__Task to complete__. Of all the lines in the entries, how many carry the word "typedef"? The reply is that number and no more.

== Data to use

Context: an optimization exercise on an open-source flow, tuned for small area, a short achievable clock period and few clock cycles. The choices shown serve that exercise and are no tape-out recipe. At most, simulation tests tie the RTL to the original design; equivalence was not proved. For runs 1 and 2, only the layout was checked, not whether the RTL still works. Power figures rest on the tool's default switching activity, not on a simulated workload.

### design/flow/constraint.sdc
create_clock -name core_clock -period 9.0 [get_ports {clk_i}]
set_input_delay 1.8000 -clock core_clock [delete_from_list [all_inputs] [get_ports {clk_i}]]
set_output_delay 1.8000 -clock core_clock [all_outputs]
set_load 0.01 [all_outputs]
### design/flow/flow/run.sh
#!/bin/bash
# The standard layout, with stronger port buffers and setup repair aimed
# below the clock period (same clock, same constraints).
export BUFFER_PORTS_ARGS="-buffer_cell sky130_fd_sc_hd__buf_4"
export SETUP_SLACK_MARGIN=6.0
export ABC_CLOCK_PERIOD_IN_PS=3000
bash standard.sh > standard_run.log 2>&1
### design/flow/standard.sh
#!/bin/bash
# synth_recipe.tcl (not shown) runs the flow's synth.tcl, then flattens the netlist and writes it again
# the make line also repeats each setting of config.mk as NAME=value (left out here)
make -C /OpenROAD-flow-scripts/flow DESIGN_CONFIG=/design/flow/config.mk WORK_HOME=/design/flow/orfs CLKGATE_MAP_FILE= SYNTH_SCRIPT=/design/flow/synth_recipe.tcl "${@:-finish}"
### design/flow/design.v
package ml_ops_pkg;
  typedef logic [32-1:0] word_t;
  typedef logic [32-1:0] addr_t;
  typedef logic [32-1:0] len_t;
  typedef logic [$clog2(16):0] batch_cnt_t;
  typedef logic [$clog2(2)-1:0] desc_idx_t;
  typedef enum logic [3:0] {
    IDLE,
    LOAD,
    SET_ADDR,
    RELU_TAKE,
    RELU_WAIT,
    RELU_GIVE,
    DOTP_TAKE,
    DOTP_WAIT,
    DOTP_GIVE,
    DONE
  } seq_state_t;
endpackage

====

__Solution below__. 6